A basic data analysis of the one variable.

by Dr. Leonid Sakharov

A basic statistical data analysis of the one variable includes calculation and explanation of mean, standard deviation, median and absolute deviation.

The fundamental case of the statistics is the analysis of series of numerical measurements of one characteristic of objects the same nature. As special case it can be one object and series of measurements of one its characteristic - for example weight or color or something else. Nowadays it is not easy to find relevant to our everyday life example when someone measures one characteristic of something and makes statistical analysis of it. The reason is that almost all from enormous amount of measurements made every moment are automated or could be made with instruments with such precision that acceptable accuracy even one measurement is a given to rely on.

For most cases for practical practical application of statistics, like for research of customers behavior in marketing, the situation when only one parameter has to be analyzed by itself considered to be trivial as it is indeed. It makes an illustration of basic statistics sort of high school science project. So be it. The is one: analysis of batteries power in my house.

I found all batteries in my apartment (no matter of their type, size, rechargeable or not, used or in use in some device or in stock waiting for future replace. I measured their voltage by multi-meter and put set of data into the array with 55 measurements:

Voltage = array(0.096,0.731,0.442,1.328,1.327,0.67,0.58,1.354,1.358,0.093,1.519,1.586,1.598,1.599,1.544,1.596, 1.595,1.518,1.584,1.58,1.584,1.584,1.581,1.575,1.581,9.05,6.06,7.66,9.01,0.16,0.04,1.574,1.576,1.55,1.549, 1.403,1.406,1.564,1.338,1.525,1.048,1.143,1.439,1.442,1.483,1.483,3.73,3.74,4.16,1.53,1.53,1.53,1.53,1.563,1.563);

(The presentation in form array as it is above is done only for space saving sake. In practice the best way to put collected data into the column of spreadsheet application like MS Excel.)

Minimum and maximum.

The first step of data analysis (here and farther we will omit words "of one parameter") is finding most small and most large value in the data series. In array Voltage shown most small value - Min(Voltage) = 0.04 V; largest Max(Voltage) = 9.05 V.

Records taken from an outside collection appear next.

===== config.mk =====
export PLATFORM = sky130hd
export DESIGN_NAME = dual_speed_ce_gen
export DESIGN_NICKNAME = d
export VERILOG_FILES = /design/src/rtl/dsce_pkg.sv /design/src/rtl/dsce_regs.sv /design/src/rtl/dsce_mode_fsm.sv /design/src/rtl/dsce_power_fsm.sv /design/src/rtl/dsce_ce_out.sv /design/src/rtl/dual_speed_ce_gen.sv
export SDC_FILE = /design/constraint.sdc
export NUM_CORES = 1
export LEC_CHECK = 0
export ABC_AREA = 1
export BUFFER_PORTS_ARGS = -buffer_cell sky130_fd_sc_hd__clkbuf_2
export CORE_MARGIN = 8
export CORE_UTILIZATION = 40
export CTS_CLUSTER_DIAMETER = 30
export DETAILED_ROUTE_END_ITERATION = 8
export HOLD_SLACK_MARGIN = 0.05
export PLACE_DENSITY = 0.83
export SLEW_MARGIN = 10
export SYNTH_ARGS = -nofsm -noshare
export SYNTH_HDL_FRONTEND = slang
export SYNTH_SLANG_ARGS = --single-unit

===== constraint.sdc =====
create_clock -name clk -period 1.9 [get_ports clk]
set_clock_uncertainty 0.1 [all_clocks]
set_input_delay 0.095 -clock clk [delete_from_list [all_inputs] [get_ports clk]]
set_output_delay 0.095 -clock clk [all_outputs]
set_load 0.01 [all_outputs]
### src/rtl/cmdp_pkg.sv
package cmdp_pkg;
  localparam int AUX_W = 12;
  localparam logic [AUX_W-1:0] ADR_CMD   = 12'h600;
  localparam logic [AUX_W-1:0] ADR_WDATA = 12'h601;

  localparam logic [7:0] OP_IRQ_RAISE = 8'h01;
  localparam logic [7:0] OP_IRQ_ACK   = 8'h02;
  localparam logic [7:0] OP_IRQ_STAT  = 8'h03;
  localparam logic [7:0] OP_IRQ_SRC   = 8'h04;
  localparam logic [7:0] OP_SEM_CLAIM = 8'h11;
  localparam logic [7:0] OP_SEM_FREE  = 8'h12;
  localparam logic [7:0] OP_CNT_LO    = 8'h42;
  localparam logic [7:0] OP_CNT_HI    = 8'h43;
endpackage

### src/rtl/cmdp_gcnt.sv
module cmdp_gcnt #(
  parameter int CNT_W = 64
) (
  input  logic             clk,
  input  logic             rst,
  output logic [CNT_W-1:0] cnt
);
  logic [CNT_W-1:0] cnt_q;

  always_ff @(posedge clk) begin
    if (rst) cnt_q <= '0;
    else     cnt_q <= cnt_q + 1'b1;
  end

  assign cnt = cnt_q;

  // free-running, one step per clock
  p_cnt_step_r3: assert property (@(posedge clk) disable iff (rst)
    !$past(rst) |-> cnt_q == $past(cnt_q) + 1'b1);
endmodule

### src/rtl/cmdp_sema.sv
module cmdp_sema #(
  parameter int NSEM   = 16,
  parameter int CORE_W = 2
) (
  input  logic              clk,
  input  logic              rst,
  input  logic              claim_en,
  input  logic              free_en,
  input  logic [15:0]       arg,
  input  logic [CORE_W-1:0] core,
  output logic              grant
);
  localparam int IDX_W = (NSEM > 1) ? $clog2(NSEM) : 1;

  logic [NSEM-1:0]   held_q;
  logic [CORE_W-1:0] who_q [NSEM];
  logic              in_range;
  logic [IDX_W-1:0]  sel;

  assign in_range = (32'(arg) < NSEM);
  assign sel      = arg[IDX_W-1:0];
  assign grant    = in_range && (!held_q[sel] || who_q[sel] == core);

  always_ff @(posedge clk) begin
    if (rst) begin
      held_q <= '0;
      for (int i = 0; i < NSEM; i++) who_q[i] <= '0;
    end else if (in_range) begin
      if (claim_en && grant) begin
        held_q[sel] <= 1'b1;
        who_q[sel]  <= core;
      end else if (free_en && held_q[sel] && who_q[sel] == core) begin
        held_q[sel] <= 1'b0;
      end
    end
  end

  for (genvar i = 0; i < NSEM; i++) begin : g_chk
    // a semaphore is only freed by its owner
    p_sem_free_owner_r5: assert property (@(posedge clk) disable iff (rst)
      $fell(held_q[i]) |-> $past(free_en && 32'(arg) == i && who_q[i] == core));
    // a held semaphore never changes hands
    p_sem_keep_owner_r4: assert property (@(posedge clk) disable iff (rst)
      held_q[i] && $past(held_q[i]) |-> who_q[i] == $past(who_q[i]));
  end
endmodule

### src/rtl/cmdp_xirq.sv
module cmdp_xirq #(
  parameter int NCORE  = 4,
  parameter int CORE_W = 2
) (
  input  logic              clk,
  input  logic              rst,
  input  logic              raise_en,
  input  logic              ack_en,
  input  logic [15:0]       arg,
  input  logic [NCORE-1:0]  mask,
  input  logic [CORE_W-1:0] core,
  output logic [NCORE-1:0]  stat_vec,
  output logic [NCORE-1:0]  src_vec,
  output logic [NCORE-1:0]  irq
);
  // pend_q[target][source]
  logic [NCORE-1:0][NCORE-1:0] pend_q;
  logic [NCORE-1:0]            irq_q;
  logic                        arg_ok;

  assign arg_ok = (32'(arg) < NCORE);

  always_ff @(posedge clk) begin
    if (rst) begin
      pend_q <= '0;
      irq_q  <= '0;
    end else begin
      for (int t = 0; t < NCORE; t++) begin
        for (int s = 0; s < NCORE; s++) begin
          if (raise_en && arg_ok && arg[CORE_W-1:0] == CORE_W'(t) && core == CORE_W'(s))
            pend_q[t][s] <= 1'b1;
          else if (ack_en && core == CORE_W'(t) &&
                   (arg[15] ? mask[s] : (arg_ok && arg[CORE_W-1:0] == CORE_W'(s))))
            pend_q[t][s] <= 1'b0;
        end
        irq_q[t] <= |pend_q[t];
      end
    end
  end

  always_comb begin
    stat_vec = pend_q[core];
    for (int t = 0; t < NCORE; t++) src_vec[t] = pend_q[t][core];
  end

  assign irq = irq_q;

  for (genvar t = 0; t < NCORE; t++) begin : g_t
    for (genvar s = 0; s < NCORE; s++) begin : g_s
      // a pending bit appears only on a raise from s aimed at t
      p_irq_set_r6: assert property (@(posedge clk) disable iff (rst)
        $rose(pend_q[t][s]) |-> $past(raise_en && core == CORE_W'(s) && 32'(arg) == t));
      // a pending bit clears only on an acknowledge by its target
      p_irq_clear_r7: assert property (@(posedge clk) disable iff (rst)
        $fell(pend_q[t][s]) |-> $past(ack_en && core == CORE_W'(t)));
    end
  end
endmodule

### src/rtl/cluster_cmd_port.sv
module cluster_cmd_port
  import cmdp_pkg::*;
#(
  parameter int NCORE = 4,
  parameter int NSEM  = 16,
  parameter int DW    = 32
) (
  input  logic                     clk,
  input  logic                     rst,
  input  logic                     bus_wr,
  input  logic [AUX_W-1:0]         bus_addr,
  input  logic [DW-1:0]            bus_wdata,
  input  logic [$clog2(NCORE)-1:0] bus_core,
  output logic [DW-1:0]            rdback,
  output logic [NCORE-1:0]         irq_out
);
  localparam int CORE_W = $clog2(NCORE);
  localparam int CNT_W  = 2 * DW;

  logic              is_cmd, is_wd, known;
  logic [7:0]        op;
  logic [15:0]       arg;
  logic [DW-1:0]     wd_q, rb_q, rb_d;
  logic [CNT_W-1:0]  cnt;
  logic              grant;
  logic [NCORE-1:0]  stat_vec, src_vec;

  assign is_cmd = bus_wr && bus_addr == ADR_CMD;
  assign is_wd  = bus_wr && bus_addr == ADR_WDATA;
  assign op     = bus_wdata[7:0];
  assign arg    = bus_wdata[23:8];
  assign known  = op inside {OP_IRQ_RAISE, OP_IRQ_ACK, OP_IRQ_STAT, OP_IRQ_SRC,
                             OP_SEM_CLAIM, OP_SEM_FREE, OP_CNT_LO, OP_CNT_HI};

  cmdp_gcnt #(.CNT_W(CNT_W)) u_cnt (.clk(clk), .rst(rst), .cnt(cnt));

  cmdp_sema #(.NSEM(NSEM), .CORE_W(CORE_W)) u_sem (
    .clk(clk), .rst(rst),
    .claim_en(is_cmd && op == OP_SEM_CLAIM),
    .free_en (is_cmd && op == OP_SEM_FREE),
    .arg(arg), .core(bus_core), .grant(grant));

  cmdp_xirq #(.NCORE(NCORE), .CORE_W(CORE_W)) u_irq (
    .clk(clk), .rst(rst),
    .raise_en(is_cmd && op == OP_IRQ_RAISE),
    .ack_en  (is_cmd && op == OP_IRQ_ACK),
    .arg(arg), .mask(wd_q[NCORE-1:0]), .core(bus_core),
    .stat_vec(stat_vec), .src_vec(src_vec), .irq(irq_out));

  always_comb begin
    rb_d = rb_q;
    if (is_cmd) begin
      case (op)
        OP_CNT_LO:    rb_d = cnt[DW-1:0];
        OP_CNT_HI:    rb_d = cnt[CNT_W-1:DW];
        OP_SEM_CLAIM: rb_d = DW'(grant);
        OP_IRQ_STAT:  rb_d = DW'(stat_vec);
        OP_IRQ_SRC:   rb_d = DW'(src_vec);
        default:      rb_d = rb_q;
      endcase
    end
  end

  always_ff @(posedge clk) begin
    if (rst) begin
      rb_q <= '0;
      wd_q <= '0;
    end else begin
      rb_q <= rb_d;
      if (is_wd) wd_q <= bus_wdata;
    end
  end

  assign rdback = rb_q;

  // unknown opcodes leave readback alone
  p_unknown_hold_r10: assert property (@(posedge clk) disable iff (rst)
    is_cmd && !known |=> $stable(rdback));
  // a claim answers with a single bit
  p_claim_bool_r4: assert property (@(posedge clk) disable iff (rst)
    is_cmd && op == OP_SEM_CLAIM |=> rdback[DW-1:1] == '0);
  // write-data loads never touch readback
  p_wdata_quiet_r2: assert property (@(posedge clk) disable iff (rst)
    is_wd |=> $stable(rdback));
endmodule

### config.mk
export PLATFORM = sky130hd
export DESIGN_NAME = cluster_cmd_port
export DESIGN_NICKNAME = d
export VERILOG_FILES = /design/src/rtl/cmdp_pkg.sv /design/src/rtl/cmdp_gcnt.sv /design/src/rtl/cmdp_sema.sv /design/src/rtl/cmdp_xirq.sv /design/src/rtl/cluster_cmd_port.sv
export SDC_FILE = /design/constraint.sdc
export NUM_CORES = 1
export LEC_CHECK = 0
export ABC_AREA = 1
export BUFFER_PORTS_ARGS = -buffer_cell sky130_fd_sc_hd__buf_2
export CELL_PAD_IN_SITES_DETAIL_PLACEMENT = 2
export CELL_PAD_IN_SITES_GLOBAL_PLACEMENT = 2
export CORE_ASPECT_RATIO = 0.75
export CORE_MARGIN = 2
export CORE_UTILIZATION = 30
export DETAILED_ROUTE_END_ITERATION = 10
export PLACE_DENSITY_LB_ADDON = 0.1
export SETUP_SLACK_MARGIN = 0.4
export SYNTH_ARGS = -nofsm -noshare
export SYNTH_HDL_FRONTEND = slang
export SYNTH_SLANG_ARGS = --single-unit
### constraint.sdc
create_clock -name clk -period 2.25 [get_ports clk]
set_input_delay 0.45 -clock clk [delete_from_list [all_inputs] [get_ports clk]]
set_output_delay 0.45 -clock clk [all_outputs]
set_load 0.01 [all_outputs]
==> config.mk <==
export PLATFORM = sky130hd
export DESIGN_NAME = i2c_rstart_seq
export DESIGN_NICKNAME = d
export VERILOG_FILES = /design/src/rtl/i2c_rs_pkg.sv /design/src/rtl/i2c_rs_sync.sv /design/src/rtl/i2c_rs_timer.sv /design/src/rtl/i2c_rs_fsm.sv /design/src/rtl/i2c_rstart_seq.sv
export SDC_FILE = /design/constraint.sdc
export NUM_CORES = 1
export LEC_CHECK = 0
export ABC_CLOCK_PERIOD_IN_PS = 2350
export BUFFER_PORTS_ARGS = -buffer_cell sky130_fd_sc_hd__buf_4
export CAP_MARGIN = 5
export CORE_MARGIN = 2
export CORE_UTILIZATION = 50
export CTS_BUF_LIST = sky130_fd_sc_hd__clkbuf_4 sky130_fd_sc_hd__clkbuf_8
export DETAILED_ROUTE_END_ITERATION = 10
export GPL_ROUTABILITY_DRIVEN = 1
export PLACE_DENSITY = 0.74
export SLEW_MARGIN = 20
export SYNTH_ARGS = -nofsm -noshare
export SYNTH_HDL_FRONTEND = slang
export SYNTH_HIERARCHICAL = 1
export SYNTH_SLANG_ARGS = --single-unit
==> constraint.sdc <==
create_clock -name clk -period 2.35 [get_ports clk]
set_input_delay 0 -clock clk [delete_from_list [all_inputs] [get_ports clk]]
set_output_delay 0 -clock clk [all_outputs]
set_load 0.005 [all_outputs]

There are 55 batteries measured. One can conclude from it that it is highly unlikely to find home battery with voltage above 10 V and quite possible to get completely (almost) discharged one.

Next question could be what the most probable value for the voltage of one the battery? As it often happens for sentence in everyday language meaning of words are depend on context. Term "most probable value" in statistics can be defined in different manners each of them are "correct". Most probable value also has a name central tendency.

Mean (arithmetic mean, average).

The value of mean is calculated by formula:

X = (1⁄n)× Σ x_i

(1),

- where x_i - one of the n values in all set of measurements set; Σ x_i - is sum of all measurements. Although it is looks counter-intuitive the value of mean gives the point that produces a minimum of sum of square (not absolute) deviations from the all measured points. The formula (1) for mean can be easy obtained solving differential equation (2):

d[Σ (x_i - X )² ]/dX = 0

(2),

For our example of batteries the numerical value of mean is V = 1.9269455. Considering that value of mean gives more weight to large deviations a reasonable fair prediction for power of randomly taken battery from the set. Nevertheless overestimation of the value could be disproportionately high with ratio 48/7.

The main advantage of the mean for characterization most probable value is simplicity of its calculation and for cases with symmetric distribution of measured values it gives equal ratio for overestimations to underestimations.

Median.

If one think that most important characteristic of most probable point is equal value of overestimations ant underestimations the median is defined to give exact this value. For odd number of measurements median has exact value with equal numbers are above and below it. For even numbers of measurements in set it is average between two points in the middle when again equal numbers are above and below median.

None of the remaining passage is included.